Elle ne pouvait pas quitter son poste, pourtant elle serait bien aller lui remettre les pendules à l’heure. Presque aussitôt, elle vit Endyl s’approcher du grand homme. Ce dernier se posta juste à côté du grand homme, joignant ses mains dans le dos. Il garda le silence, les yeux rivés sur la fugitive qui s'effaçait petit à petit.
— Bravo Ragasdo. Tu l’as laissée filer. Pourquoi ne l’as-tu pas neutralisée ?
Le chevalier ne bougeait pas.
— Je n’allais tout de même pas lever la main sur elle.
L’elfe leva la tête et l'observa d’un air intrigué.
— Je ne parle pas de la molester. Tu aurais pu la mettre à terre et l’empêcher de s’enfuir.
— C’est plutôt brutal comme comportement, surtout envers une demoiselle.
— C’est une femme scorpion. Elle est plus résistante qu’une femme normale.
— C’en est une quand même... Elle n'a pas voulu de répondre à mes interrogations.
Endyl prit un air moqueur.
— J’imagine qu’elle devait sûrement être perturbée par ton petit câlin. N'empêche, c'est la première fois que je vois un homme aussi calme devant une telle créature. Pour ça, je te félicite.
Rasgado sourit. Malgré son apparence, l’avoir près de lui ne le dérangeait pas.

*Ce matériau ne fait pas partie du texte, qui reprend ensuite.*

What follows belongs to an exercise in optimizing a design on an open flow for small area, a short achievable clock period and few clock cycles; a production flow would make more cautious choices.

quartz:
==> flow/design.v <==
module ALU #(
    parameter DATA_W = 32
)
(
    input                       i_clk,    
    input                       i_rst_n,  
    input                       i_valid,  
    input [DATA_W - 1 : 0]      i_A,      
    input [DATA_W - 1 : 0]      i_B,      
    input [         2 : 0]      i_inst,   
    output [2*DATA_W - 1 : 0]   o_data,   
    output                      o_done    
);
    reg         s_ex, s_mul, s_mulf, s_div;
    reg         done;
    reg         y_hc;       
    reg         y_sx;       
    reg         y_dv;       
    reg         e_sum, e_slt, e_div;  
    reg         e_sub;      
    reg  [4:0]  cnt;
    reg  [31:0] hi, lo;     
    reg  [31:0] opb;        
    reg  [31:0] hc;         
    reg         cy;         
    reg         satf, sats; 
    reg         sltf;       
    wire        idle = ~(s_ex | s_mul | s_mulf | s_div);
    assign o_data = {hi, satf ? {sats, {31{~sats}}} : {lo[31:1], lo[0] | sltf}};
    assign o_done = done;
    wire [35:0] p0 = {4'd0, opb & {32{lo[0]}}};
    wire [35:0] p1 = {3'd0, opb & {32{lo[1]}}, 1'b0};
    wire [35:0] p2 = {2'd0, opb & {32{lo[2]}}, 2'b0};
    wire [35:0] p3 = {1'd0, opb & {32{lo[3]}}, 3'b0};
    wire [35:0] p4 = {4'd0, hi};
    wire [35:0] p5 = {4'd0, hc};
    wire [35:0] s1a = p0 ^ p1 ^ p2;
    wire [35:0] c1a = {((p0 & p1) | (p0 & p2) | (p1 & p2)), 1'b0};
    wire [35:0] s1b = p3 ^ p4 ^ p5;
    wire [35:0] c1b = {((p3 & p4) | (p3 & p5) | (p4 & p5)), 1'b0};
    wire [35:0] s2  = s1a ^ c1a ^ s1b;
    wire [35:0] c2  = {((s1a & c1a) | (s1a & s1b) | (c1a & s1b)), 1'b0};
    wire [35:0] s3  = s2 ^ c2 ^ c1b;
    wire [35:0] c3  = {((s2 & c2) | (s2 & c1b) | (c2 & c1b)), 1'b0};
    wire [4:0]  nib = {1'b0, s3[3:0]} + {1'b0, c3[3:0]} + {4'd0, cy};
    wire [31:0] xa    = hi;
    wire        xs    = y_sx & hi[31];
    wire [31:0] ya    = opb;
    wire        ys    = (y_sx & opb[31]) | y_dv;
    wire        ac    = y_dv | e_sub | (y_hc & cy);
    wire [32:0] sum;
    pfx_add #(33) u_add (.a({xs, xa}), .b({ys, ya}), .c(ac), .s(sum));
    integer k;
    reg  [31:0] brev;
    always @(*) for (k = 0; k < 32; k = k + 1) brev[k] = opb[31-k];
    wire [31:0] shin  = s_ex ? brev : i_A;
    wire [4:0]  shamt = s_ex ? cnt : i_B[4:0];
    wire        fill  = s_ex | i_A[31];    
    wire [63:0] shx   = {{32{fill}}, shin} >> shamt;
    reg  [31:0] bnorm;
    always @(*) for (k = 0; k < 32; k = k + 1) bnorm[k] = shx[31-k];
    wire        bbig  = |i_B[31:5];
    wire [31:0] sra   = bbig ? {32{i_A[31]}} : shx[31:0];
    wire [4:0]  clzb, clza;
    clz32 u_clzb (.x(i_B), .n(clzb));
    clz32 u_clza (.x(i_A), .n(clza));
    wire        bzero = ~|i_B;
    wire        mzero = bzero | ~|i_A;      
    wire [4:0]  dlz   = clzb - clza;
    wire        aless = clza > clzb;        
    wire        dp0   = clza == clzb;       
    wire        dnow  = bzero | aless;      
    wire        op_as  = (i_inst == 3'd0) | (i_inst == 3'd1);
    wire        op_sub = (i_inst == 3'd1) | (i_inst == 3'd4);
    wire        op_lo  = (i_inst == 3'd2) | (i_inst == 3'd3) | (i_inst == 3'd5);  
    wire        op_mul = (i_inst == 3'd6);
    wire        op_div = (i_inst == 3'd7);
    reg  [31:0] lo_iss;
    always @(*) begin
        case (i_inst)
            3'd2:    lo_iss = i_A & i_B;
            3'd3:    lo_iss = i_A | i_B;
            3'd5:    lo_iss = sra;
            3'd6:    lo_iss = bzero ? 32'd0 : i_A;
            3'd7:    lo_iss = bzero ? 32'h7fffffff : 32'd0;
            default: lo_iss = i_A;
        endcase
    end
    wire        last  = (cnt == 5'd0);
    wire        rneg  = sum[32];
    wire        q     = ~sum[32];           
    wire        ovf   = sum[32] ^ sum[31];
    wire        go      = idle & i_valid;
    wire        n_ex    = go & ~op_lo & ~op_mul & ~(op_div & (dnow | dp0));
    wire        n_mul   = (go & op_mul & ~mzero) | (s_mul & ~last);
    wire        n_mulf  = s_mul & last;
    wire        n_div   = (go & op_div & ~dnow & dp0) | (s_ex & e_div) | (s_div & ~last);
    wire        n_exdiv = go & op_div & ~dnow & ~dp0;    
    wire        n_done  = (go & (op_lo | (op_div & dnow) | (op_mul & mzero))) | (s_ex & ~e_div) |
                          s_mulf | (s_div & last);
    always @(posedge i_clk or negedge i_rst_n) begin
        if (!i_rst_n) begin
            s_ex   <= 1'b0;
            s_mul  <= 1'b0;
            s_mulf <= 1'b0;
            s_div  <= 1'b0;
            done   <= 1'b0;
        end else begin
            s_ex   <= n_ex;
            s_mul  <= n_mul;
            s_mulf <= n_mulf;
            s_div  <= n_div;
            done   <= n_done;
        end
    end
    always @(posedge i_clk) begin
        y_hc  <= n_mulf;
        y_sx  <= n_ex & ~op_div;
        y_dv  <= n_div;
        cy    <= idle ? 1'b0 : nib[4];
        e_sum <= op_as;
        e_slt <= (i_inst == 3'd4);
        e_div <= op_div;
        e_sub <= idle & op_sub;
        hc   <= idle ? 32'd0 : c3[35:4];
        cnt  <= idle ? (i_inst[0] ? dlz : 5'd7) : s_ex ? cnt : cnt - 5'd1;
        satf <= s_ex & e_sum & ovf;
        sats <= rneg;
        sltf <= s_ex & e_slt & rneg;
        hi <= ({32{idle & (op_as | op_sub | op_div)}} & i_A) |
              ({32{s_mul}} & s3[35:4]) |
              ({32{s_ex & e_div}} & hi) |
              ({32{s_mulf | (s_div & q)}} & sum[31:0]) |
              ({32{s_div & ~q}} & hi);
        if (idle)        lo <= lo_iss;
        else if (s_ex)   lo <= {32{e_sum}} & sum[31:0];
        else if (s_mul)  lo <= {nib[3:0], lo[31:4]};
        else if (s_div)  lo <= {lo[30:0], q};
        if (idle)        opb <= i_B ^ {32{op_sub | op_div}};
        else if (s_ex)   opb <= bnorm;
        else if (s_mul & last) opb <= c3[35:4];      
        else if (s_div)  opb <= {1'b1, opb[31:1]};
    end
endmodule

— Dommage qu’elle soit si farouche. J’aurais aimé savoir ce qui a pu l’effrayer chez nous.
L'elfe poursuivit dans la plaisanterie.
— Ton impressionnante carrure. Elle a eu le temps de l’admirer je pense.
— Je vois que tu es taquin. J’ai vraiment vu de la peur dans son regard. Je sens qu’elle n'est pas dangereuse… On doit savoir où elle va. Tu pourrais la suivre ? Elle te conduira sûrement à Argol. Il faut le retrouver et le ramener au refuge. Avec ton costume de feuilles, tu pourrais rester discret ?
Ce fut au tour d’Endyl de sourire.
— Tu me demandes ça ? Vraiment ? Pas de problème. Je t’enverrai une missive dès que j’ai du nouveau. »

Rasgado le remercia puis l’elfe aux cheveux d’argent se lança à la poursuite d’Anna. C’était l’objectif du jour : retrouver le chevalier captif et le ramener.